Every day, they use technology to connect and collaborate with others to share their ideas and opinions through Kidblog  Twitter , Out of Eden Learn Google, Padlet, Skype and  along the way we try new technology tools because I am also connecting and collaborating.

learning from others
learning from others

I look at them in awe of their ability to communicate confidently across the globe, to think of sharing their great ideas as a given. I recently responded to a tweet about how blogging helps students with their writing. Since my class have been blogging on a daily basis, their reading and writing skills have improved significantly.

feedback about blogging

I asked them to give me feedback on the use of technology in the classroom. Was it too much….? Too little..? Their overwhelming response was more technology . One girl replied, when are we going to Skype that school in Bangalore about our Zero Trash Campaign?

Arranging to Skype
Arranging to Skype






and Mrs R- when are we going to start Minecraft? I am learning to speak their new literacy and helping them to have balance in their lives. This is their world they are building, and through communicating and collaborating I hope they are building a better one.
















Join the Conversation


  1. Hello Suzy,
    I found that hilarious that your son told you to get off your screen!
    Thank you for sharing your thoughts. I also think that parents need to find their balance. In my family, we have this rule no TV (or screen during meal time) and at the same tome my husband has too often his iphone during diner…
    I also think that as teachers we need to inform parents about balance in the use of technology. Common Sense media has a video for parents.

    thanks for sharing

    1. Hi Magali,

      Thanks for your comments.
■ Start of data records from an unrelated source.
### src/rtl/tm_qm_ll_ctrl.sv
// Second-level queue-manager linked-list controller: serialises enqueue/dequeue
// over 1r1w registered-read head/tail/depth/linked-list/descriptor memories.
module tm_qm_ll_ctrl #(
  parameter int QUEUE_ID_NBITS      = 3,
  parameter int QUEUE_ENTRIES_NBITS = 4,
  parameter int DESC_NBITS          = 8
) (
  input  logic                           clk,
  input  logic                           rstn,
  output logic                           init_done,
  input  logic                           enq_req,
  input  logic [QUEUE_ID_NBITS-1:0]      enq_qid,
  input  logic [QUEUE_ENTRIES_NBITS-1:0] enq_ptr,
  input  logic [DESC_NBITS-1:0]          enq_desc,
  output logic                           enq_ack,
  output logic                           enq_drop,
  input  logic                           deq_req,
  input  logic [QUEUE_ID_NBITS-1:0]      deq_qid,
  output logic                           deq_ack,
  output logic                           deq_valid,
  output logic                           deq_empty,
  output logic [QUEUE_ENTRIES_NBITS-1:0] deq_ptr,
  output logic [DESC_NBITS-1:0]          deq_desc,
  output logic                           head_wr,
  output logic [QUEUE_ID_NBITS-1:0]      head_raddr,
  output logic [QUEUE_ID_NBITS-1:0]      head_waddr,
  output logic [QUEUE_ENTRIES_NBITS-1:0] head_wdata,
  input  logic [QUEUE_ENTRIES_NBITS-1:0] head_rdata,
  output logic                           tail_wr,
  output logic [QUEUE_ID_NBITS-1:0]      tail_raddr,
  output logic [QUEUE_ID_NBITS-1:0]      tail_waddr,
  output logic [QUEUE_ENTRIES_NBITS-1:0] tail_wdata,
  input  logic [QUEUE_ENTRIES_NBITS-1:0] tail_rdata,
  output logic                           depth_wr,
  output logic [QUEUE_ID_NBITS-1:0]      depth_raddr,
  output logic [QUEUE_ID_NBITS-1:0]      depth_waddr,
  output logic [QUEUE_ENTRIES_NBITS-1:0] depth_wdata,
  input  logic [QUEUE_ENTRIES_NBITS-1:0] depth_rdata,
  output logic                           depth1_wr,
  output logic [QUEUE_ID_NBITS-1:0]      depth1_waddr,
  output logic [QUEUE_ENTRIES_NBITS-1:0] depth1_wdata,
  output logic                           ll_wr,
  output logic [QUEUE_ENTRIES_NBITS-1:0] ll_raddr,
  output logic [QUEUE_ENTRIES_NBITS-1:0] ll_waddr,
  output logic [QUEUE_ENTRIES_NBITS-1:0] ll_wdata,
  input  logic [QUEUE_ENTRIES_NBITS-1:0] ll_rdata,
  output logic                           pkt_desc_wr,
  output logic [QUEUE_ENTRIES_NBITS-1:0] pkt_desc_raddr,
  output logic [QUEUE_ENTRIES_NBITS-1:0] pkt_desc_waddr,
  output logic [DESC_NBITS-1:0]          pkt_desc_wdata,
  input  logic [DESC_NBITS-1:0]          pkt_desc_rdata
);

  localparam logic [QUEUE_ID_NBITS-1:0]      LAST_QID   = {QUEUE_ID_NBITS{1'b1}};
  localparam logic [QUEUE_ID_NBITS-1:0]      QID_ONE    = {{(QUEUE_ID_NBITS-1){1'b0}}, 1'b1};
  localparam logic [QUEUE_ENTRIES_NBITS-1:0] DEPTH_FULL = {QUEUE_ENTRIES_NBITS{1'b1}};
  localparam logic [QUEUE_ENTRIES_NBITS-1:0] DEPTH_ZERO = {QUEUE_ENTRIES_NBITS{1'b0}};
  localparam logic [QUEUE_ENTRIES_NBITS-1:0] DEPTH_ONE  = {{(QUEUE_ENTRIES_NBITS-1){1'b0}}, 1'b1};

  typedef enum logic [2:0] {
    INIT   = 3'd0,
    IDLE   = 3'd1,
    ENQ_RD = 3'd2,
    DEQ_RD = 3'd3,
    DEQ_LL = 3'd4
  } state_t;

  state_t                           state_r, state_nxt_s;
  logic [QUEUE_ID_NBITS-1:0]        init_cnt_r;
  logic [QUEUE_ID_NBITS-1:0]        qid_r;
  logic [QUEUE_ENTRIES_NBITS-1:0]   ptr_r;
  logic [DESC_NBITS-1:0]            desc_r;
  logic [QUEUE_ENTRIES_NBITS-1:0]   head_r;
  logic [QUEUE_ENTRIES_NBITS-1:0]   depth_r;
  logic                             last_deq_r;
  logic                             grant_enq_s, grant_deq_s;
  logic                             deq_empty_s, deq_done_s;

  // Next state, round-robin grant and memory port drive; writes only in final op states.
  always_comb begin
    state_nxt_s    = state_r;
    grant_enq_s    = 1'b0;
    grant_deq_s    = 1'b0;
    deq_empty_s    = 1'b0;
    deq_done_s     = 1'b0;
    head_wr        = 1'b0;
    head_raddr     = {QUEUE_ID_NBITS{1'b0}};
    head_waddr     = qid_r;
    head_wdata     = ptr_r;
    tail_wr        = 1'b0;
    tail_raddr     = {QUEUE_ID_NBITS{1'b0}};
    tail_waddr     = qid_r;
    tail_wdata     = ptr_r;
    depth_wr       = 1'b0;
    depth_raddr    = {QUEUE_ID_NBITS{1'b0}};
    depth_waddr    = qid_r;
    depth_wdata    = DEPTH_ZERO;
    ll_wr          = 1'b0;
    ll_raddr       = {QUEUE_ENTRIES_NBITS{1'b0}};
    ll_waddr       = tail_rdata;
    ll_wdata       = ptr_r;
    pkt_desc_wr    = 1'b0;
    pkt_desc_raddr = {QUEUE_ENTRIES_NBITS{1'b0}};
    pkt_desc_waddr = ptr_r;
    pkt_desc_wdata = desc_r;
    case (state_r)
      INIT: begin
        // rstn gating keeps the sweep strobe quiet while reset is held
        depth_wr    = rstn;
        depth_waddr = init_cnt_r;
        if (init_cnt_r == LAST_QID) begin
          state_nxt_s = IDLE;
        end else begin
          state_nxt_s = INIT;
        end
      end
      IDLE: begin
        if (enq_req && (!deq_req || last_deq_r)) begin
          grant_enq_s = 1'b1;
          tail_raddr  = enq_qid;
          depth_raddr = enq_qid;
          state_nxt_s = ENQ_RD;
        end else if (deq_req) begin
          grant_deq_s = 1'b1;
          head_raddr  = deq_qid;
          depth_raddr = deq_qid;
          state_nxt_s = DEQ_RD;
        end else begin
          state_nxt_s = IDLE;
        end
      end
      ENQ_RD: begin
        state_nxt_s = IDLE;
        if (depth_rdata == DEPTH_FULL) begin
          depth_wr = 1'b0;
        end else begin
          tail_wr     = 1'b1;
          depth_wr    = 1'b1;
          pkt_desc_wr = 1'b1;
          depth_wdata = depth_rdata + DEPTH_ONE;
          if (depth_rdata == DEPTH_ZERO) begin
            head_wr = 1'b1;
          end else begin
            ll_wr = 1'b1;
          end
        end
      end
      DEQ_RD: begin
        if (depth_rdata == DEPTH_ZERO) begin
          deq_empty_s = 1'b1;
          deq_done_s  = 1'b1;
          state_nxt_s = IDLE;
        end else begin
          ll_raddr       = head_rdata;
          pkt_desc_raddr = head_rdata;
          state_nxt_s    = DEQ_LL;
        end
      end
      DEQ_LL: begin
        deq_done_s  = 1'b1;
        depth_wr    = 1'b1;
        depth_wdata = depth_r - DEPTH_ONE;
        head_wdata  = ll_rdata;
        if (depth_r > DEPTH_ONE) begin
          head_wr = 1'b1;
        end else begin
          head_wr = 1'b0;
        end
        state_nxt_s = IDLE;
      end
      default: begin
        state_nxt_s = INIT;
      end
    endcase
    depth1_wr    = depth_wr;
    depth1_waddr = depth_waddr;
    depth1_wdata = depth_wdata;
  end

  // State, request latches and registered handshake/result outputs.
  always_ff @(posedge clk or negedge rstn) begin
    if (!rstn) begin
      state_r    <= INIT;
      init_cnt_r <= {QUEUE_ID_NBITS{1'b0}};
      init_done  <= 1'b0;
      qid_r      <= {QUEUE_ID_NBITS{1'b0}};
      ptr_r      <= {QUEUE_ENTRIES_NBITS{1'b0}};
      desc_r     <= {DESC_NBITS{1'b0}};
      head_r     <= {QUEUE_ENTRIES_NBITS{1'b0}};
      depth_r    <= {QUEUE_ENTRIES_NBITS{1'b0}};
      last_deq_r <= 1'b1;
      enq_ack    <= 1'b0;
      deq_ack    <= 1'b0;
      enq_drop   <= 1'b0;
      deq_valid  <= 1'b0;
      deq_empty  <= 1'b0;
      deq_ptr    <= {QUEUE_ENTRIES_NBITS{1'b0}};
      deq_desc   <= {DESC_NBITS{1'b0}};
    end else begin
      state_r   <= state_nxt_s;
      enq_ack   <= grant_enq_s;
      deq_ack   <= grant_deq_s;
      enq_drop  <= (state_r == ENQ_RD) && (depth_rdata == DEPTH_FULL);
      deq_valid <= deq_done_s;
      deq_empty <= deq_empty_s;
      if (state_r == INIT) begin
        init_cnt_r <= init_cnt_r + QID_ONE;
        if (init_cnt_r == LAST_QID) begin
          init_done <= 1'b1;
        end
      end
      if (grant_enq_s) begin
        qid_r      <= enq_qid;
        ptr_r      <= enq_ptr;
        desc_r     <= enq_desc;
        last_deq_r <= 1'b0;
      end else if (grant_deq_s) begin
        qid_r      <= deq_qid;
        last_deq_r <= 1'b1;
      end
      if (state_r == DEQ_RD) begin
        head_r  <= head_rdata;
        depth_r <= depth_rdata;
      end
      if (deq_empty_s) begin
        deq_ptr <= {QUEUE_ENTRIES_NBITS{1'b0}};
      end else if (state_r == DEQ_LL) begin
        deq_ptr  <= head_r;
        deq_desc <= pkt_desc_rdata;
      end
    end
  end

endmodule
We have had some really interesting family discussions around screen time since I have started Coetail. My own kids are beginning to understand how it can sometimes disrupt important face to face family time- I think I’m the worst culprit at breaking the rules right now. Because my son reprimanded me, it prompted us to talk about this and set new rules for me! Thanks for the link, I have seen this Common Sense video-it sends such a powerful message that all parents should be mindful of. I am really going to try to set up more workshops/discussion groups with parents next year. First I want to get feedback from my parents this year so I can make improvements for next year. I would really like to start more of a dialogue with parents about the actual learning taking place when using technology and how to use certain tools. You’re right, balance is important.
      Thanks for your comments Magali,

  2. Hi Suzy,

    I love that your son told you to get off your laptop! Sometimes I wonder if kids get the irony of that. I have also seen what you saw with your son and his friends, I was at a friends house and her son and his friends were all on their lap tops playing some video game. My immediate gut reaction was disappointment. It was a beautiful day and it seemed they weren’t even interacting with each other. As I watched more closely, I saw them working together, laughing and genuinely enjoying each others company. I must say I was shocked and was slightly less skeptical about kids being able to connect via devices. I still think one to one conversations are more valuable but not the only means of connecting. I found this post that you might find interesting about a way a mom controls her sons phone use.

  3. Hi Stephanie,
    Thanks for your comment. I agree that f2f conversations are really valuable and that it’s up to the adults to role model balance between online and offline connections. I think it’s also important to be interested in their online lives and to check in with what they are doing and to encourage and support their online creativity. I am finding my connections through Coetail so powerful for my own learning and my own kids can see what a difference it is making.
    I really liked reading Gregory’s iPhone Contract again, thanks for that. I remember connecting with it the first time I read it in relation to my own kids.